Currently the implementation of Good Corporate Governance (GCG) in organizational commitment is the key to success in achieving effective, efficient and sustainable business performance. One implementation of GCG is a fraud management through a fraud detection.
In previous research, fraud detection performed on voice services with data sources Call Detail Record. Discussion of this research focuses on fraud in the data and Internet services that have not been done in previous studies. Fraud on data services and internet is done through the misuse of network configuration / IT by employees. The data used is based on the activity log of the administrator who is responsible for running the configuration. Fraud can not be solved with the usual query, so that the necessary process to form a pattern of data which is then processed through data mining. Research requires the development of data models that suit the needs of fraud detection.

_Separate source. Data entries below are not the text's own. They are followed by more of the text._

This design comes from an exercise in tuning for small area, a short achievable clock period and few clock cycles per item on the open sky130 flow, not from production work. Only simulation tests tie the RTL to the original design; equivalence was not proved. Power is estimated from default activity; no workload was simulated.

===== design/flow/design.v =====
`default_nettype none
package bole_pkg;
  localparam int unsigned DataW     = 32;
  localparam int unsigned CntW      = 5;
  localparam int unsigned Depth     = 16;
  localparam int unsigned CmdW      = 3;
  localparam int unsigned StatusW   = 3;
  localparam int unsigned InTdataW  = 72;
  localparam int unsigned OutTdataW = 40;
  localparam int unsigned CapacityDef = 16;
  localparam logic [2:0] CMD_INS_FRONT = 3'd0;
  localparam logic [2:0] CMD_INS_BACK  = 3'd1;
  localparam logic [2:0] CMD_INS_KEY   = 3'd2;
  localparam logic [2:0] CMD_DEL_FRONT = 3'd3;
  localparam logic [2:0] CMD_DEL_BACK  = 3'd4;
  localparam logic [2:0] CMD_LIST      = 3'd5;
  localparam logic [2:0] STAT_DONE  = 3'd0;
  localparam logic [2:0] STAT_EMPTY = 3'd1;
  localparam logic [2:0] STAT_NOKEY = 3'd2;
  localparam logic [2:0] STAT_FULL  = 3'd3;
  localparam logic [2:0] STAT_ELEM  = 3'd4;
endpackage
`default_nettype wire
`default_nettype none
module bole_cell (
  input  wire logic        clk_i,
  input  wire logic        sel_hold_i,    
  input  wire logic        sel_right_i,   
  input  wire logic        sel_value_i,   
  input  wire logic [31:0] right_i,       
  input  wire logic [31:0] value_i,
  input  wire logic [31:0] key_i,
  output logic      [31:0] val_o,         
  output logic      [31:0] next_o,        
  output logic             eq_o           
);
  logic [31:0] val_q, val_d;
  assign val_d  = ({32{sel_hold_i}} & val_q) | ({32{sel_right_i}} & right_i) |
                  ({32{sel_value_i}} & value_i);
  assign val_o  = val_q;
  assign next_o = val_d;
  assign eq_o   = (val_d == key_i);
  always_ff @(posedge clk_i) begin
    val_q <= val_d;
  end
endmodule
`default_nettype wire
`default_nettype none
import bole_pkg::*;
module bounded_ordered_list_engine #(
  parameter int unsigned CAPACITY = bole_pkg::CapacityDef
) (
  input  wire logic                          clk_i,
  input  wire logic                          rst_ni,
  input  wire logic                          s_axis_tvalid_i,
  output logic                               s_axis_tready_o,
  input  wire logic [bole_pkg::InTdataW-1:0] s_axis_tdata_i,
  output logic                               m_axis_tvalid_o,
  input  wire logic                          m_axis_tready_i,
  output logic      [bole_pkg::OutTdataW-1:0] m_axis_tdata_o,
  output logic                               m_axis_tlast_o
);
  localparam int unsigned N = Depth;
  function automatic logic [N-1:0] fwd(input logic [N-1:0] x);   
    fwd = {x[N-2:0], x[N-1]};
  endfunction
  function automatic logic [N-1:0] bwd(input logic [N-1:0] x);   
    bwd = {x[0], x[N-1:1]};
  endfunction
  logic [N-1:0]      hh_q, hge_q, tt_q, lp_q, occ_q;
  logic [CntW-1:0]   n_q;
  logic              lact_q;
  logic              rdy_q;
  logic              cv_q;
  logic              c_fb_q, c_front_q, c_key_q, c_df_q, c_db_q, c_list_q;
  logic [DataW-1:0]  cval_q;
  logic [N-1:0]      e_q;       
  logic              ev_q;      
  logic [N-1:0]      sh_q, sr_q, sv_q;   
  logic [DataW-1:0]  mval_q;    
  logic              av_q, alast_q, bv_q;
  logic [OutTdataW-1:0] adata_q;
  logic [7:0]        bdata_q;   
  logic [DataW-1:0]  val [N];
  logic [DataW-1:0]  nxt [N];
  logic [N-1:0]      eq;
  logic [DataW-1:0] in_key;
  assign in_key = s_axis_tdata_i[66:35];
  for (genvar i = 0; i < N; i++) begin : g_cell
    bole_cell u_cell (
      .clk_i      (clk_i),
      .sel_hold_i (sh_q[i]),
      .sel_right_i(sr_q[i]),
      .sel_value_i(sv_q[i]),
      .right_i    (val[(i + 1) % N]),
      .value_i    (mval_q),
      .key_i      (in_key),
      .val_o      (val[i]),
      .next_o     (nxt[i]),
      .eq_o       (eq[i])
    );
  end
  logic [2:0]       in_op;
  logic [DataW-1:0] in_val;
  logic             acc;
  assign in_op  = s_axis_tdata_i[2:0];
  assign in_val = s_axis_tdata_i[34:3];
  assign acc    = s_axis_tvalid_i & rdy_q & (in_op <= CMD_LIST);
  logic slot, go_ed, go_ls;
  logic full, empty, found, ins, del_f, del_b, lst;
  logic [N-1:0] mc, mq, mk, mh, pmh, pmk, bex, binc;
  logic anyh;
  assign slot  = ~av_q | m_axis_tready_i;
  assign go_ed = cv_q & ~lact_q & ~bv_q & ~c_list_q;
  assign go_ls = cv_q & ~lact_q & ~bv_q & c_list_q & slot;
  for (genvar i = 0; i < N; i++) begin : g_match
    assign mc[i] = (sh_q[i] & e_q[i]) | (sr_q[i] & e_q[(i + 1) % N]) | (sv_q[i] & ev_q);
  end
  assign mq = mc & occ_q;
  assign full  = n_q[CntW-1];
  assign empty = (n_q == '0);
  assign found = |mq;
  assign ins   = go_ed & ~full & (c_fb_q | (c_key_q & found));
  assign del_f = go_ed & ~empty & c_df_q;
  assign del_b = go_ed & ~empty & c_db_q;
  assign lst   = go_ls & ~empty;
  assign mk = c_key_q ? mq : (c_front_q ? hh_q : tt_q);
  assign mh   = mk & hge_q;
  assign anyh = |mh;
  always_comb begin
    pmh[0] = 1'b0;
    pmk[0] = 1'b0;
    for (int c = 1; c < N; c++) begin
      pmh[c] = pmh[c-1] | mh[c-1];
      pmk[c] = pmk[c-1] | mk[c-1];
    end
  end
  assign bex  = (hge_q & pmh) | (~hge_q & ({N{anyh}} | pmk));
  assign binc = bex | mk;
  logic [DataW-1:0] rd;
  logic             lend;
  always_comb begin
    rd = '0;
    for (int c = 0; c < N; c++) rd = rd | ({DataW{lp_q[c]}} & nxt[c]);
  end
  assign lend = |(fwd(lp_q) & tt_q);
  logic             lstep, push_a, push_b, take;
  logic [2:0]       rstat;
  logic [DataW-1:0] relem;
  logic             rlast;
  logic [CntW-1:0]  n_d;
  logic [N-1:0]     hh_d, hge_d;
  logic             cv_d, bv_d, lact_d, clist_d;
  assign lstep  = lact_q & slot;
  assign take   = av_q & m_axis_tready_i;
  assign push_a = (go_ed & slot) | go_ls | lstep;
  assign push_b = go_ed & ~slot;
  always_comb begin
    n_d = n_q;
    if (ins) n_d = n_q + 1'b1;
    else if (del_f | del_b) n_d = n_q - 1'b1;
  end
  always_comb begin
    hh_d  = hh_q;
    hge_d = hge_q;
    if (ins) begin
      hh_d  = bwd(hh_q);
      hge_d = hh_q[0] ? {1'b1, {(N-1){1'b0}}} : (hge_q | bwd(hh_q));
    end else if (del_f) begin
      hh_d  = fwd(hh_q);
      hge_d = hh_q[N-1] ? {N{1'b1}} : (hge_q & ~hh_q);
    end
  end
  always_comb begin
    rstat = STAT_DONE;
    relem = '0;
    rlast = 1'b1;
    if (lact_q) begin
      rstat = STAT_ELEM;
      relem = rd;
      rlast = lend;
    end else if (c_fb_q) begin
      if (full) rstat = STAT_FULL;
    end else if (c_key_q) begin
      if (empty) rstat = STAT_EMPTY;
      else if (!found) rstat = STAT_NOKEY;
      else if (full) rstat = STAT_FULL;
    end else if (c_list_q) begin
      if (empty) rstat = STAT_EMPTY;
      else begin
        rstat = STAT_ELEM;
        relem = rd;
        rlast = lend;
      end
    end else begin
      if (empty) rstat = STAT_EMPTY;
    end
  end
  assign cv_d    = acc | (cv_q & ~(go_ed | go_ls));
  assign clist_d = rdy_q ? (in_op == CMD_LIST) : c_list_q;
  assign bv_d    = push_b | (bv_q & ~take);
  assign lact_d  = ((lst | lstep) & ~lend) | (lact_q & ~lstep);
  always_ff @(posedge clk_i or negedge rst_ni) begin
    if (!rst_ni) begin
      hh_q   <= N'(1);
      hge_q  <= '1;
      tt_q   <= N'(1);
      lp_q   <= N'(1);
      occ_q  <= '0;
      n_q    <= '0;
      lact_q <= 1'b0;
      cv_q   <= 1'b0;
      rdy_q  <= 1'b1;
      av_q   <= 1'b0;
      bv_q   <= 1'b0;
    end else begin
      hh_q  <= hh_d;
      hge_q <= hge_d;
      n_q   <= n_d;
      if (del_b) tt_q <= bwd(tt_q);
      if (ins) occ_q <= occ_q | bwd(hh_q);
      else if (del_f) occ_q <= occ_q & ~hh_q;
      else if (del_b) occ_q <= occ_q & ~bwd(tt_q);
      if ((lst | lstep) & ~lend) lp_q <= fwd(lp_q);
      else if (!lact_q || lstep) lp_q <= hh_d;
      lact_q <= lact_d;
      cv_q  <= cv_d;
      bv_q  <= bv_d;
      rdy_q <= ~cv_d | (~clist_d & ~lact_d & ~bv_d);
      if (push_a | push_b) av_q <= 1'b1;
      else if (m_axis_tready_i) av_q <= bv_q;
    end
  end
  always_ff @(posedge clk_i) begin
    sh_q <= ~{N{ins}} | bwd(bex);
    sr_q <= {N{ins}} & ~bwd(binc);
    sv_q <= {N{ins}} & bwd(mk & ~bex);
  end
  always_ff @(posedge clk_i) begin
    mval_q <= cval_q;
    if (rdy_q) begin
      c_fb_q    <= (in_op == CMD_INS_FRONT) | (in_op == CMD_INS_BACK);
      c_front_q <= (in_op == CMD_INS_FRONT);
      c_key_q   <= (in_op == CMD_INS_KEY);
      c_df_q    <= (in_op == CMD_DEL_FRONT);
      c_db_q    <= (in_op == CMD_DEL_BACK);
      c_list_q  <= (in_op == CMD_LIST);
      cval_q    <= in_val;
      e_q       <= eq;
      ev_q      <= (cval_q == in_key);
    end else begin
      e_q       <= mc;
    end
    if (bv_q) begin
      if (take) begin
        adata_q <= {bdata_q[7:3], 32'd0, bdata_q[2:0]};
        alast_q <= 1'b1;
      end
    end else if (push_a) begin
      adata_q <= {n_d, relem, rstat};
      alast_q <= rlast;
    end
    if (push_b) bdata_q <= {n_d, rstat};
  end
  assign s_axis_tready_o = rdy_q;
  assign m_axis_tvalid_o = av_q;
  assign m_axis_tdata_o  = adata_q;
  assign m_axis_tlast_o  = alast_q;
endmodule
`default_nettype wire

===== design/flow/run.sh =====
#!/bin/bash
# synth_recipe.tcl (not shown) runs the flow's synth.tcl, then flattens the netlist and writes it again
# the make line also repeats each setting of config.mk as NAME=value (left out here)
make -C /OpenROAD-flow-scripts/flow DESIGN_CONFIG=/design/flow/config.mk WORK_HOME=/design/flow/orfs CLKGATE_MAP_FILE= SYNTH_SCRIPT=/design/flow/synth_recipe.tcl finish

===== design/flow/config.mk =====
export PLATFORM = sky130hd
export DESIGN_NAME = bounded_ordered_list_engine
export DESIGN_NICKNAME = bounded_ordered_list_engine
export VERILOG_FILES = /design/flow/design.v
export SDC_FILE = /design/flow/constraint.sdc
export NUM_CORES = 4
export LEC_CHECK = 0
export CAP_MARGIN = 20
export CORE_MARGIN = 2
export CORE_UTILIZATION = 40
export SLEW_MARGIN = 20

===== design/flow/constraint.sdc =====
create_clock -name core_clock -period 5.0 [get_ports {clk_i}]
set_input_delay 1.0000 -clock core_clock [delete_from_list [all_inputs] [get_ports {clk_i}]]
set_output_delay 1.0000 -clock core_clock [all_outputs]
set_load 0.01 [all_outputs]

==> run summary <==
[sequential cells by signal, summed over array words and instances (netlist names), 5 cells and up]
signal and cells:
g_cell.u_cell.val_q 512, adata_q 40, cval_q 32, mval_q 32, e_q 16, hge_q 16
hh_q 16, lp_q 16, occ_q 16, sh_q 16, sr_q 16, sv_q 16
tt_q 16, bdata_q 8, n_q 5
[logic make-up (layout without fill, tap and decap cells)]
group	after synthesis	count (layout)	synth area share [%]
simple gates	1476	1476	16.5
flops	786	786	44.1
mux	46	46	1.29
fa+ha+maj	2	2	0.0646
other cells	0	11	0
compound gates	1034	1034	20.5
buf+inv	527	582	5.30
xor+xnor	540	540	12.2
[metrics by stage]
step           util [%]  power, mW  hold slack [ns]  area, um2
2_1_floorplan         -       14.3            0.367      38700
3_3_place_gp       42.9       18.4            0.376      41300
3_5_place_dp       42.9       18.4            0.397      41300
4_1_cts            46.2       25.6            0.290      44500
5_1_grt            46.3       26.8            0.308      44500
6_report           46.3       26.4            0.276      44600
[worst max path at each step]
stage                       startpoint    endpoint  slack [ns]  cells past startpoint
finish                        sh_q[11]     e_q[11]        0.75                      8
detailed placement  s_axis_tdata_i[35]      e_q[6]        0.95                      7
global placement    s_axis_tdata_i[35]      e_q[6]        1.00                      7
CTS                               ev_q     lp_q[9]        1.02                      8
floorplan              m_axis_tready_i  adata_q[0]        0.59                      2
global route                      ev_q     lp_q[9]        0.84                      8
[report_power, final]
part | total (mW) | internal, mW | leakage (nW) | switching, mW
clock | 7.27 | 4.28 | 1.58 | 2.99
sequential | 9.89 | 8.32 | 7.00 | 1.57
combinational | 9.28 | 2.79 | 9.02 | 6.49
[cell usage in the layout (no fill, tap or decap), types with 15 or more instances in the layout]
cell type	n
clkbuf_8	15
xor2_1	105
nand4_1	105
nor2_1	82
mux2i_1	15
and2_1	38
and3_1	34
a21oi_1	61
xnor2_1	431
nor3_1	27
a221oi_1	97
buf_4	175
dfstp_2	19
clkinv_2	22
mux2_2	31
a22oi_1	548
a22o_1	75
edfxtp_1	87
nor4_1	46
o22ai_1	45
o21ai_0	39
a222oi_1	53
o221ai_1	16
dfrtp_1	59
clkbuf_16	94
inv_1	121
dfxtp_2	48
dfxtp_1	561
nand3_1	21
clkdlybuf4s50_1	112
a31oi_1	36
nand2_1	1063
[worst reg2reg max path: stages (launching register included)]
cell,delay [ns]
dfxtp_2,0.54
buf_4,0.40
a22oi_1,0.26
nand2_1,0.18
xnor2_1,0.93
nand4_1,0.39
nor4_1,0.32
nand4_1,0.78
o22ai_1,0.36
[final cells by class]
type                       count  area, um2
clock inverter                51        597
clock buffer                 119       2600
antenna                       11       27.5
timing repair buffer         291       2510
sequential                   786      17200
multi-input combinational   3098      19600
inverter                     121        454
tap                         1276       1600
fill                        9283      51700
[layer usage]
metal	vias to the layer above	part of all wire, %	global-route usage, %
met1	19000	35	52.9
met3	1340	16	22.8
met5	-	0.22	1.50
li1	15700	-	-
met4	44	11	36.1
met2	3600	38	60.9
==> qor.yml <==
critPathSlowestCell: "xnor2_1"
synth_cell_type_count: 74
tightestPinTransition_ns: 1.33
netlist_instances: 4411
cts_num_sinks: 786
drtAntennaViolNets: 0
post-route-period-util_pct: 85.1
synth-async-reset-ratio_pct: 11.5
routabilityCongestion: 1.19
maxSlewHeadroom_pct: 10.7
dr.first_iter.drc_count: 7433
post_cts_buffers: 0
port-buffer-count: 113
slowest_delay_ns: 0.93
viasPerCell: 6.90
yosys-top-cells-count: "nand2_1 (1064), dfxtp_1 (609), a22oi_1 (548), xnor2_1 (435), clkbuf_1 (379)"
rrSetupSlack_ns: 0.75
yosysSeqAreaShare_pct: 44.1
routed-via-count: 39700
clock_skew_ns: 0.0534
grt-ovfl-total: 0
cts_hold_buf: 0
cts_max_level: 3
ys.flop_type: "dfxtp_1"
die_w_um: 315
yosys_warnings: 4
num_rows: 114
cts_root_buf: "clkbuf_16"
report.final.setup_viol: 0
placed_cells: 5571
yosysTopAreaCell: "dfxtp_1"
wl_um: 228000
cts_resized: 0
synth_area_per_cell_um2: 8.78
grt_pass1_wl_um: 307000
powerDensity_mw_per_mm2: 593
ys_ff_latch: 786
cap_violations: 0
clockBufferDepth: 3
crit_arrival_ns: 4.87
grt_pass1_vias: 36700
hold_path.class: "input port to asynchronous set/reset pin"
drtPass1Iterations: 11
path_clk_slew_ns: 0.07
cts_buffers: 91
ios: 119
post-route-drc-count: 0
area_delta_synth_final_pct: 15.1
grt_usage_pct: 45.0
cts_tree: "done"
r2r-end: "e_q[11]"
synth.most_common_cell: "nand2_1"
crit_path_frequent_cell: "nand4_1"
synth_edf_count: 87
end_kind: "register"
setup_ws_ns: 0.747
yosys.area.top_type_share_pct: 31.5
cp.buffers_inverters: 1
maxSlewViolCount: 0
synth_nets: 4489
die-area_mm2: 0.0993
required_ns: 5.62
crit_type: "register to register"
fp.dieH_um: 315
outcome: "complete, no violations"
grt_max_degree: 62
leakage_nw: 17.6
r2r-start: "sh_q[11]"
rr_worst_depth: 8
core_mm2: 0.0963
hold_viol_final: 0
nets: 4467
fin_tns_setup_ns: 0
setup.worst_path.start_class: "register"
crit_family: "simple AND/OR/NAND/NOR gates"
ir_drop_uv: 323
fmax_mhz: 235
hpwl_um: 152000
wl_per_cell_um: 39.7
min_period_ns: 4.25
start_util_pct: 40.2
antenna_found_initial: 37
insertion_delay_ns: 0.73
timing.critical_path.cells: "buf_4 > a22oi_1 > nand2_1 > xnor2_1 > nand4_1 > nor4_1 > nand4_1 > o22ai_1"
synth.area.top_cells: "dfxtp_1 (31%), a22oi_1 (11%), nand2_1 (10%), xnor2_1 (9.8%), edfxtp_1 (6.7%)"
post-place-ws_ns: 0.953
cp_max_fo: 17
final_cell_count_no_fill: 5753
syn_area_mm2: 0.0387
drive_above_1_share_pct: 10.6
grt_setup_unrepaired: "false"
Testbench counts, summed over its fixed seeds: cycles 9,075, items 4,800.

## what the ideal ports hide
The results above use ideal ports. As a check the final layout listed here was re-extracted and re-timed, cells and wires unchanged. Step 1, drivers: a clkbuf_16 drives clk_i and a buf_2 each remaining input, both assumed. Step 2 adds t to the input delays and takes it off the output delays; t is the mean of the earliest and latest rising clock arrival at the registers after step 1. Input paths then give back, and output paths get back, about the clock's delay inside the block. Slacks: ideal / step 1 / step 2; pairs: ideal / step 1.
t, ns: 0.776
slack for setup (ns): 0.747 / 0.747 / 0.182
hold WS [ns]: 0.276 / 0.229 / 0.409
slew at the worst register clock pin (ns): 0.07 / 0.07
After both steps setup and hold are still met in this run. The setup slack of this run moves by 0.000 ns with the drivers and by -0.565 ns with both steps.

This study includes several data preparation stages: data collection, data selection, data integration, data cleansing, data transformation, identifying significant components, handling imbalance data, and classification process. Identification of significant components using Principal Component Analysis. The data used has imbalance proportions. Imbalance data are handled with Synthetic Minority Over-sampling Technique. The classification method used is the supervised classification which is Naive Bayes classifier that assumes that there are no dependencies between attributes. The process of Principal Component Analysis showed that the significant attributes, namely: indication, sid, access_device, username, services, and timestamp. Naïve Bayes classifier perform simulations with 48.361 data and get good results with an accuracy of more than 91%.